Lors du passage d’Agricom, des responsables d’un barrage hydroélectrique à Cornwall s’enquéraient de la possibilité de s’y débarrasser des branches, algues et autres matières qui s’accumulent près de la centrale.

C’est aussi dans ce composteur qu’aboutiront les matières à risques spécifiés (MRS), ces organes de bovins comme le cerveau et la moelle épinière, qui peuvent héberger les prions de la maladie de la vache folle.

Laflèche Environmental est actuellement le seul site d’enfouissement autorisé à recevoir les MRS en Ontario. Pour l’instant, ils sont enfouis parmi les déchets, dans des trous dont l’emplacement peut être retracé à deux mètres près, à l’aide de données GPS.
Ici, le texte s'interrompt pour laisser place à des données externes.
<file path="src/rtl/top_seven.sv">
// top_seven: 7x7 Conway Game of Life engine (B3/S23, dead border) with a
// two-button serial cell loader and play/pause control. One generation is
// computed per clock while running; board and state are exported registered.
module top_seven (
  input  logic        in_clka,
  input  logic        in_stop,
  input  logic        in_clkb,
  input  logic        in_prgm,
  input  logic        in_pp,
  input  logic        in_btn0,
  input  logic        in_btn1,
  output logic [1:0]  out_game_state,
  output logic [48:0] out_grid
);

  typedef enum logic [1:0] {
    ST_IDLE    = 2'b00,
    ST_PROGRAM = 2'b01,
    ST_RUN     = 2'b10,
    ST_PAUSE   = 2'b11
  } game_state_t;

  game_state_t state_q, state_d;
  logic [48:0] grid_q, grid_d;
  logic [48:0] grid_next_gen;
  logic [5:0]  cursor_q, cursor_d;
  logic        pp_q;
  logic        pp_edge;
  logic        single_btn;
  logic [80:0] pad;
  logic [3:0]  count;
  logic        alive;
  logic        unused_clkb;

  // Legacy second-phase pin: deliberately not used for anything.
  assign unused_clkb = in_clkb;

  assign pp_edge    = in_pp & ~pp_q;
  assign single_btn = in_btn0 ^ in_btn1;

  assign out_game_state = state_q;
  assign out_grid       = grid_q;

  // Embed the board in a 9x9 frame of dead cells so every cell sees eight
  // in-range neighbours and edges need no special casing.
  always_comb begin
    pad = '0;
    for (int unsigned r = 0; r < 7; r++) begin
      for (int unsigned c = 0; c < 7; c++) begin
        pad[(r + 1) * 9 + c + 1] = grid_q[r * 7 + c];
      end
    end
  end

  // Next generation for all 49 cells in parallel.
  always_comb begin
    grid_next_gen = '0;
    count         = '0;
    alive         = 1'b0;
    for (int unsigned r = 0; r < 7; r++) begin
      for (int unsigned c = 0; c < 7; c++) begin
        count = '0;
        for (int unsigned dr = 0; dr < 3; dr++) begin
          for (int unsigned dc = 0; dc < 3; dc++) begin
            if (!(dr == 1 && dc == 1)) begin
              count = count + {3'b000, pad[(r + dr) * 9 + c + dc]};
            end
          end
        end
        alive = pad[(r + 1) * 9 + c + 1];
        grid_next_gen[r * 7 + c] = (count == 4'd3) | (alive & (count == 4'd2));
      end
    end
  end

  // Game-state transitions plus the grid and cursor updates they imply.
  always_comb begin
    state_d  = state_q;
    grid_d   = grid_q;
    cursor_d = cursor_q;
    case (state_q)
      ST_IDLE: begin
        if (in_prgm) begin
          state_d  = ST_PROGRAM;
          cursor_d = '0;
        end else if (pp_edge) begin
          state_d = ST_RUN;
        end
      end
      ST_PROGRAM: begin
        if (pp_edge) begin
          state_d  = ST_RUN;
          cursor_d = '0;
        end else if (single_btn) begin
          grid_d[cursor_q] = in_btn1;
          cursor_d = (cursor_q == 6'd48) ? '0 : cursor_q + 6'd1;
        end
      end
      ST_RUN: begin
        if (in_prgm) begin
          state_d  = ST_PROGRAM;
          cursor_d = '0;
        end else if (pp_edge) begin
          state_d = ST_PAUSE;
        end else begin
          grid_d = grid_next_gen;
        end
      end
      ST_PAUSE: begin
        if (in_prgm) begin
          state_d  = ST_PROGRAM;
          cursor_d = '0;
        end else if (pp_edge) begin
          state_d = ST_RUN;
        end
      end
      default: state_d = ST_IDLE;
    endcase
  end

  // State, board, cursor and play/pause history registers.
  always_ff @(posedge in_clka) begin
    if (in_stop) begin
      state_q  <= ST_IDLE;
      grid_q   <= '0;
      cursor_q <= '0;
      pp_q     <= 1'b0;
    end else begin
      state_q  <= state_d;
      grid_q   <= grid_d;
      cursor_q <= cursor_d;
      pp_q     <= in_pp;
    end
  end

endmodule

</file>
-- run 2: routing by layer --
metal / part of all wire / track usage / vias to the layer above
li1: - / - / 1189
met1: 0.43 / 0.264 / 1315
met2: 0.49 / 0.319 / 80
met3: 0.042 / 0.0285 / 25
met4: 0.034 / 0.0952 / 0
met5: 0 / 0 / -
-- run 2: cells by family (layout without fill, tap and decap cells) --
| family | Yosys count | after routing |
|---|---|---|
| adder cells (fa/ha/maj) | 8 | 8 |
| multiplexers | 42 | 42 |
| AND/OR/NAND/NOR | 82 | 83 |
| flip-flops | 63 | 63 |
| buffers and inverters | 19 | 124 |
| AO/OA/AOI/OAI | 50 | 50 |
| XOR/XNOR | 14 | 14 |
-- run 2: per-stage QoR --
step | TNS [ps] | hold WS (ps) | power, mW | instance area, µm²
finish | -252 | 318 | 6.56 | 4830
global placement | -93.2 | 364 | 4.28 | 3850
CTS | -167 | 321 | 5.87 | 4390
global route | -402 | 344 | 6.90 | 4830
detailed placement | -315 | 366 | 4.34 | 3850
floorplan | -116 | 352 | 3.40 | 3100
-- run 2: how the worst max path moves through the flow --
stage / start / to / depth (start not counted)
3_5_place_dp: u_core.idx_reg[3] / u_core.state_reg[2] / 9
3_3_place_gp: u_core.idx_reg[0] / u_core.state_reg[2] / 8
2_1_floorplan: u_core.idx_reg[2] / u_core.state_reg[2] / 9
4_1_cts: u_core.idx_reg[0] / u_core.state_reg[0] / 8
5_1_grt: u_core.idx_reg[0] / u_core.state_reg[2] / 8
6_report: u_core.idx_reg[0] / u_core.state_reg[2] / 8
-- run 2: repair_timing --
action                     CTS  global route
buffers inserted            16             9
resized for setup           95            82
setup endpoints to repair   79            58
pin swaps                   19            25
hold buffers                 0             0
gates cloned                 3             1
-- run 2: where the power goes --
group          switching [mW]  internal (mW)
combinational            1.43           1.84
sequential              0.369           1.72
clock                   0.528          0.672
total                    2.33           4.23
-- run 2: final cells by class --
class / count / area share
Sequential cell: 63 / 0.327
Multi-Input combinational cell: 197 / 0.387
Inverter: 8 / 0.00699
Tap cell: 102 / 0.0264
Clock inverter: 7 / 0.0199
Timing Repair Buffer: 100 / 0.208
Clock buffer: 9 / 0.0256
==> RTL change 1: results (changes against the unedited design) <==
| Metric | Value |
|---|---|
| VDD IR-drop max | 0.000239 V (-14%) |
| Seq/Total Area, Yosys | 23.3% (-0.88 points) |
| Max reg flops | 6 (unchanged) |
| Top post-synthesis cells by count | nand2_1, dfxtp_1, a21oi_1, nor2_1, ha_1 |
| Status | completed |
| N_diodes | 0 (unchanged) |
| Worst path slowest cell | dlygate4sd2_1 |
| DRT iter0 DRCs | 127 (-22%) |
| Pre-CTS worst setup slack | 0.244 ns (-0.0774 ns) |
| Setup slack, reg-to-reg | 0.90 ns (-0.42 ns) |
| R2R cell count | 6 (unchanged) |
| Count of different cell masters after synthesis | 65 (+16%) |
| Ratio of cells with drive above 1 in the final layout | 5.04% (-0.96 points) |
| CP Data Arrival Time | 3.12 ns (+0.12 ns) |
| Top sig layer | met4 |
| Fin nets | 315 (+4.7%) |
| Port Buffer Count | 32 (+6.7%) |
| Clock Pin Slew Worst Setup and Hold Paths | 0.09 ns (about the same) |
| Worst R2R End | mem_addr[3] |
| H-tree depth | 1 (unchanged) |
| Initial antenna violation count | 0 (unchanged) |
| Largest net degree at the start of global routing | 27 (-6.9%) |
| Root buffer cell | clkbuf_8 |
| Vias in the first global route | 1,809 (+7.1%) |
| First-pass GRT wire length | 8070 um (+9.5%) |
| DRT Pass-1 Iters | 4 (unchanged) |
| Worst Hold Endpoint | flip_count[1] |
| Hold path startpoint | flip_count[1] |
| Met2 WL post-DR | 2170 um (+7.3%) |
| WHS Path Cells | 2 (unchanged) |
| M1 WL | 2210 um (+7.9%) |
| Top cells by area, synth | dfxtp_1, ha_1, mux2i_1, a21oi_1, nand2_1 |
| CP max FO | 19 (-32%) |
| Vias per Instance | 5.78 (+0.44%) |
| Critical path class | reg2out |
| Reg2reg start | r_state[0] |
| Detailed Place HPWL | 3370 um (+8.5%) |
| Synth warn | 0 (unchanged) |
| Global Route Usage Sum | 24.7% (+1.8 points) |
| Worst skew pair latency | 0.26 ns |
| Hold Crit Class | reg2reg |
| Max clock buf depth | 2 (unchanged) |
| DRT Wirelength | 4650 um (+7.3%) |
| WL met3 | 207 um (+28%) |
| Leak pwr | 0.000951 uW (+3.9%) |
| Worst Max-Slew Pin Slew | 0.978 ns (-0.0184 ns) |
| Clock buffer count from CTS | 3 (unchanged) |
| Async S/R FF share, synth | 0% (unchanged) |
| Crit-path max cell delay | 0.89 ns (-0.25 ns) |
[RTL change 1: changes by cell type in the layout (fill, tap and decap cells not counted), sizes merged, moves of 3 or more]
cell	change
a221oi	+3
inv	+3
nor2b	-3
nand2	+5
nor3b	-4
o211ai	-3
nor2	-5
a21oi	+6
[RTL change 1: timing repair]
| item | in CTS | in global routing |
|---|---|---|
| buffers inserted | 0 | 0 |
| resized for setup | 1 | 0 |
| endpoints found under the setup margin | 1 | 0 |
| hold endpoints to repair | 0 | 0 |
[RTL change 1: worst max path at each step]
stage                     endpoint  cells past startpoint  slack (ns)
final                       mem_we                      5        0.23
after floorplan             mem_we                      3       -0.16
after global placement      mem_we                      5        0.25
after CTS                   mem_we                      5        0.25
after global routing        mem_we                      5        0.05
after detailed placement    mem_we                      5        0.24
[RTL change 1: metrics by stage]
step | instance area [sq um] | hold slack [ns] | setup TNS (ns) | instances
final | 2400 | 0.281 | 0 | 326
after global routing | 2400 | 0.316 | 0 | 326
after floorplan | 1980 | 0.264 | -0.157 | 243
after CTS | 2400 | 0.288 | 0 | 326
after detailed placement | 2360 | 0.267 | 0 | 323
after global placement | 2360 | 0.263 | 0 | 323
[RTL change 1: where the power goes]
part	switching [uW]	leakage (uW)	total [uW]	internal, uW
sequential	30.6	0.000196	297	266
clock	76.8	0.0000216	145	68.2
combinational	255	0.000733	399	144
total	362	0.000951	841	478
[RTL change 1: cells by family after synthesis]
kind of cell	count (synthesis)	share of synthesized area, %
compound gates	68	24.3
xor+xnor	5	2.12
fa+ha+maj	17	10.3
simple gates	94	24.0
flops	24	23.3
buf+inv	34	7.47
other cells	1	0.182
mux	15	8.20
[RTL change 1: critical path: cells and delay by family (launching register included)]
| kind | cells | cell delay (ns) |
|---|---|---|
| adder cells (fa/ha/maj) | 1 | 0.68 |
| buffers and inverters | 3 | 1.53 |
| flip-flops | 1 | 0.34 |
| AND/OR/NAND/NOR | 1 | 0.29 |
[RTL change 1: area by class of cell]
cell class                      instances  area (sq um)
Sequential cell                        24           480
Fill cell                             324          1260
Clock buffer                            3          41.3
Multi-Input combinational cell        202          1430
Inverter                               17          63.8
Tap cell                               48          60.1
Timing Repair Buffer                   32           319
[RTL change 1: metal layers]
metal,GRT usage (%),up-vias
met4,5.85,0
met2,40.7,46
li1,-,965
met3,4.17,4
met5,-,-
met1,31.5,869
`src/rtl/trap_pkg.sv`:
```
// Shared types and constants for the machine-mode trap entry/return sequencer.
package trap_pkg;
  typedef enum logic [2:0] {
    ST_IDLE      = 3'd0,
    ST_WAIT_SAFE = 3'd1,
    ST_SAVE      = 3'd2,
    ST_JUMP      = 3'd3,
    ST_MRET      = 3'd4
  } state_e;

  localparam logic [3:0] CAUSE_MEI = 4'd11;
  localparam logic [3:0] CAUSE_MTI = 4'd7;

  localparam logic [1:0] MTVEC_DIRECT   = 2'b00;
  localparam logic [1:0] MTVEC_VECTORED = 2'b01;

  typedef struct packed {
    logic ext;
    logic timer;
  } irq_req_t;

  function automatic logic [31:0] irq_mcause(input logic [3:0] code);
    return {1'b1, 27'b0, code};
  endfunction
endpackage

```
`src/rtl/trap_sequencer_if.sv`:
```
// Pipeline/CSR-side signal bundle of the trap sequencer.
interface trap_sequencer_if;
  logic        irq_ext, irq_timer, mstatus_mie, mie_meie, mie_mtie;
  logic        stall, br_taken, is_mret;
  logic [31:0] pc_kill, mtvec, mepc;
  logic        trap_flush, redirect_en, epc_we, cause_we, mie_clr, mie_set, busy;
  logic [31:0] redirect_pc, epc_wdata, cause_wdata;

  modport slave (
    input  irq_ext, irq_timer, mstatus_mie, mie_meie, mie_mtie,
           stall, br_taken, is_mret, pc_kill, mtvec, mepc,
    output trap_flush, redirect_en, redirect_pc, epc_we, epc_wdata,
           cause_we, cause_wdata, mie_clr, mie_set, busy
  );

  modport master (
    output irq_ext, irq_timer, mstatus_mie, mie_meie, mie_mtie,
           stall, br_taken, is_mret, pc_kill, mtvec, mepc,
    input  trap_flush, redirect_en, redirect_pc, epc_we, epc_wdata,
           cause_we, cause_wdata, mie_clr, mie_set, busy
  );
endinterface

```
`src/rtl/trap_sequencer_irq_priority_enc.sv`:
```
// Fixed-priority interrupt encoder: external beats timer.
module irq_priority_enc
  import trap_pkg::*;
(
  input  irq_req_t   req,
  output logic       valid,
  output logic [3:0] code
);
  always_comb begin
    valid = req.ext | req.timer;
    code  = 4'd0;
    if (req.ext)        code = CAUSE_MEI;
    else if (req.timer) code = CAUSE_MTI;
  end
endmodule

```
`src/rtl/trap_sequencer.sv`:
```
// Interrupt entry (wait for safe point, save, jump) and MRET return sequencer.
module trap_sequencer
  import trap_pkg::*;
(
  input logic             clk,
  input logic             rst,
  trap_sequencer_if.slave bus
);
  state_e      state, nxt;
  logic [31:0] epc;
  logic [3:0]  code;
  irq_req_t    req;
  logic        pending;
  logic [3:0]  enc_code;
  logic [31:0] base, jump_pc;

  assign req.ext   = bus.mstatus_mie & bus.irq_ext   & bus.mie_meie;
  assign req.timer = bus.mstatus_mie & bus.irq_timer & bus.mie_mtie;

  irq_priority_enc u_enc (.req(req), .valid(pending), .code(enc_code));

  always_ff @(posedge clk) begin
    if (rst) begin
      state <= ST_IDLE;
      epc   <= 32'd0;
      code  <= 4'd0;
    end else begin
      state <= nxt;
      if (state == ST_WAIT_SAFE && nxt == ST_SAVE) begin
        epc  <= bus.pc_kill;
        code <= enc_code;
      end
    end
  end

  // Only 01 selects vectored mode; 1x falls back to direct.
  assign base    = {bus.mtvec[31:2], 2'b00};
  assign jump_pc = (bus.mtvec[1:0] == MTVEC_VECTORED) ? base + {26'd0, code, 2'b00} : base;

  always_comb begin
    nxt             = state;
    bus.trap_flush  = 1'b0;
    bus.redirect_en = 1'b0;
    bus.redirect_pc = 32'd0;
    bus.epc_we      = 1'b0;
    bus.epc_wdata   = 32'd0;
    bus.cause_we    = 1'b0;
    bus.cause_wdata = 32'd0;
    bus.mie_clr     = 1'b0;
    bus.mie_set     = 1'b0;
    bus.busy        = (state != ST_IDLE);
    case (state)
      ST_IDLE: begin
        if (bus.is_mret) nxt = ST_MRET;
        else if (pending) nxt = ST_WAIT_SAFE;
      end
      ST_WAIT_SAFE: begin
        if (!pending) nxt = ST_IDLE;
        else if (!bus.stall && !bus.br_taken) nxt = ST_SAVE;
      end
      ST_SAVE: begin
        nxt             = ST_JUMP;
        bus.trap_flush  = 1'b1;
        bus.epc_we      = 1'b1;
        bus.epc_wdata   = epc;
        bus.cause_we    = 1'b1;
        bus.cause_wdata = irq_mcause(code);
        bus.mie_clr     = 1'b1;
      end
      ST_JUMP: begin
        nxt             = ST_IDLE;
        bus.trap_flush  = 1'b1;
        bus.redirect_en = 1'b1;
        bus.redirect_pc = jump_pc;
      end
      ST_MRET: begin
        nxt             = ST_IDLE;
        bus.trap_flush  = 1'b1;
        bus.redirect_en = 1'b1;
        bus.redirect_pc = bus.mepc;
        bus.mie_set     = 1'b1;
      end
      default: nxt = ST_IDLE;
    endcase
  end
endmodule

```
`src/flat_wrapper.sv`:
```
// flat-port wrapper written by rule: the top's interface ports become plain ports
module trap_sequencer_flat import trap_pkg::*;
  (clk, rst, bus_irq_ext, bus_irq_timer, bus_mstatus_mie, bus_mie_meie, bus_mie_mtie, bus_stall, bus_br_taken, bus_is_mret, bus_pc_kill, bus_mtvec, bus_mepc, bus_trap_flush, bus_redirect_en, bus_redirect_pc, bus_epc_we, bus_epc_wdata, bus_cause_we, bus_cause_wdata, bus_mie_clr, bus_mie_set, bus_busy);
  trap_sequencer_if bus_i ();
  input logic clk;
  input logic rst;
  input wire logic [$bits(bus_i.irq_ext)-1:0] bus_irq_ext;
  input wire logic [$bits(bus_i.irq_timer)-1:0] bus_irq_timer;
  input wire logic [$bits(bus_i.mstatus_mie)-1:0] bus_mstatus_mie;
  input wire logic [$bits(bus_i.mie_meie)-1:0] bus_mie_meie;
  input wire logic [$bits(bus_i.mie_mtie)-1:0] bus_mie_mtie;
  input wire logic [$bits(bus_i.stall)-1:0] bus_stall;
  input wire logic [$bits(bus_i.br_taken)-1:0] bus_br_taken;
  input wire logic [$bits(bus_i.is_mret)-1:0] bus_is_mret;
  input wire logic [$bits(bus_i.pc_kill)-1:0] bus_pc_kill;
  input wire logic [$bits(bus_i.mtvec)-1:0] bus_mtvec;
  input wire logic [$bits(bus_i.mepc)-1:0] bus_mepc;
  output wire logic [$bits(bus_i.trap_flush)-1:0] bus_trap_flush;
  output wire logic [$bits(bus_i.redirect_en)-1:0] bus_redirect_en;
  output wire logic [$bits(bus_i.redirect_pc)-1:0] bus_redirect_pc;
  output wire logic [$bits(bus_i.epc_we)-1:0] bus_epc_we;
  output wire logic [$bits(bus_i.epc_wdata)-1:0] bus_epc_wdata;
  output wire logic [$bits(bus_i.cause_we)-1:0] bus_cause_we;
  output wire logic [$bits(bus_i.cause_wdata)-1:0] bus_cause_wdata;
  output wire logic [$bits(bus_i.mie_clr)-1:0] bus_mie_clr;
  output wire logic [$bits(bus_i.mie_set)-1:0] bus_mie_set;
  output wire logic [$bits(bus_i.busy)-1:0] bus_busy;
  assign bus_i.irq_ext = bus_irq_ext;
  assign bus_i.irq_timer = bus_irq_timer;
  assign bus_i.mstatus_mie = bus_mstatus_mie;
  assign bus_i.mie_meie = bus_mie_meie;
  assign bus_i.mie_mtie = bus_mie_mtie;
  assign bus_i.stall = bus_stall;
  assign bus_i.br_taken = bus_br_taken;
  assign bus_i.is_mret = bus_is_mret;
  assign bus_i.pc_kill = bus_pc_kill;
  assign bus_i.mtvec = bus_mtvec;
  assign bus_i.mepc = bus_mepc;
  assign bus_trap_flush = bus_i.trap_flush;
  assign bus_redirect_en = bus_i.redirect_en;
  assign bus_redirect_pc = bus_i.redirect_pc;
  assign bus_epc_we = bus_i.epc_we;
  assign bus_epc_wdata = bus_i.epc_wdata;
  assign bus_cause_we = bus_i.cause_we;
  assign bus_cause_wdata = bus_i.cause_wdata;
  assign bus_mie_clr = bus_i.mie_clr;
  assign bus_mie_set = bus_i.mie_set;
  assign bus_busy = bus_i.busy;
  trap_sequencer u_core (.clk(clk), .rst(rst), .bus(bus_i));
endmodule
```
## src/rtl/usb_ep_arbiter.sv

```systemverilog
// usb_ep_arbiter: shares the usb core transaction port between NUM_EP endpoint handlers.
// Define USB_EP_NAK_COUNT_EN to add the saturating nak_count output.
module usb_ep_arbiter #(
    parameter int NUM_EP = 4
) (
    input  logic                  clk,
    input  logic                  rst,
    input  logic                  usb_rst,
    input  logic                  transaction_active,
    input  logic [3:0]            endpoint,
    input  logic                  direction_in,
    input  logic                  setup,
    input  logic                  success,
    input  logic                  data_strobe,
    input  logic [7:0]            data_out,
    output logic [1:0]            handshake,
    output logic                  data_toggle,
    output logic [7:0]            data_in,
    output logic                  data_in_valid,
    input  logic [8*NUM_EP-1:0]   ep_in_data,
    input  logic [NUM_EP-1:0]     ep_in_valid,
    input  logic [NUM_EP-1:0]     ep_in_avail,
    input  logic [NUM_EP-1:0]     ep_out_ready,
    input  logic [NUM_EP-1:0]     ep_stall,
    input  logic [NUM_EP-1:0]     ep_toggle_clr,
    output logic [NUM_EP-1:0]     ep_in_strobe,
    output logic [NUM_EP-1:0]     ep_out_strobe,
    output logic [7:0]            ep_out_data,
    output logic [NUM_EP-1:0]     ep_setup,
    output logic [NUM_EP-1:0]     ep_done,
    output logic [NUM_EP-1:0]     ep_active
`ifdef USB_EP_NAK_COUNT_EN
    ,output logic [15:0]          nak_count
`endif
);
    typedef enum logic [1:0] {IDLE, SELECT, ACTIVE} state_t;
    state_t state;
    logic ta_q, dir_q, act, ack, fire, tog_sel;
    logic [1:0] hs_sel;
    logic [NUM_EP-1:0] toggle, toggle_sel, toggle_nxt, oh;
    // oh is all-zero for an out-of-range endpoint, which makes every per-ep path inert
    always_comb begin
        oh = '0;
        for (int i = 0; i < NUM_EP; i++) oh[i] = endpoint == 4'(i);
        hs_sel = ~|oh ? 2'b11 :
                 setup ? 2'b00 :
                 |(oh & ep_stall) ? 2'b11 :
                 direction_in ? (|(oh & ep_in_avail) ? 2'b00 : 2'b10) :
                 (|(oh & ep_out_ready) ? 2'b00 : 2'b10);
        tog_sel = !setup && |(oh & toggle);
    end
    assign act = state == ACTIVE;
    assign ack = handshake == 2'b00;
    assign fire = act && success && ack;
    assign toggle_sel = (state == SELECT && setup) ? toggle & ~oh : toggle;
    assign toggle_nxt = (fire ? toggle_sel ^ ep_active : toggle_sel) & ~ep_toggle_clr;
    assign ep_in_strobe = {NUM_EP{data_strobe && act && dir_q && ack}} & ep_active;
    assign ep_out_strobe = {NUM_EP{data_strobe && act && !dir_q && ack}} & ep_active;
    assign ep_out_data = data_out;
    always_comb begin
        data_in = '0;
        for (int i = 0; i < NUM_EP; i++) data_in = ep_active[i] ? ep_in_data[8*i +: 8] : data_in;
        data_in_valid = act && dir_q && ack && |(ep_active & ep_in_valid);
    end
    always_ff @(posedge clk) begin
        ta_q <= transaction_active;
        if (!rst || usb_rst) begin
            state       <= IDLE;
            dir_q       <= 1'b0;
            toggle      <= '0;
            handshake   <= 2'b01;
            data_toggle <= 1'b0;
            ep_active   <= '0;
            ep_setup    <= '0;
            ep_done     <= '0;
`ifdef USB_EP_NAK_COUNT_EN
            nak_count   <= '0;
`endif
        end else begin
            toggle   <= toggle_nxt;
            ep_setup <= '0;
            ep_done  <= fire ? ep_active : '0;
            case (state)
                IDLE: if (transaction_active && !ta_q) state <= SELECT;
                SELECT: begin
                    dir_q       <= direction_in;
                    handshake   <= hs_sel;
                    data_toggle <= tog_sel;
                    ep_active   <= oh;
                    ep_setup    <= setup ? oh : '0;
                    state       <= ACTIVE;
`ifdef USB_EP_NAK_COUNT_EN
                    if (hs_sel == 2'b10 && nak_count != 16'hFFFF) nak_count <= nak_count + 16'd1;
`endif
                end
                ACTIVE: if (!transaction_active) begin
                    handshake <= 2'b01;
                    ep_active <= '0;
                    state     <= IDLE;
                end
                default: state <= IDLE;
            endcase
        end
    end
endmodule

```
En compostant les MRS, Laflèche Environnemental pourra leur trouver une meilleure utilité, en se servant du compost obtenu comme matière de recouvrement des déchets.

Geoffroy Laflèche admet que le confinement et le compostage ne sont pas la solution optimale pour les MRS. La destruction pour en tirer de l’énergie, à même les installations des équarrisseurs, serait encore plus logique, explique-t-il. Toutefois, cela prendra encore quelques années avant que les équarrisseurs y arrivent.

Le composteur chez Laflèche Environnemental pourra desservir les agriculteurs de l’Est ontarien qui voudraient se départir de foin de trop mauvaise qualité, de bois et branchages ou de tout produit biodégradable dont la décomposition peut entraîner des problèmes d’odeur ou de vermine.

Les matières biodégradables seront d’abord déversées dans des silos horizontaux. Pour obtenir un mélange qui se décomposera bien, on combinera ensuite les matériaux selon leur apport en carbone, azote et humidité.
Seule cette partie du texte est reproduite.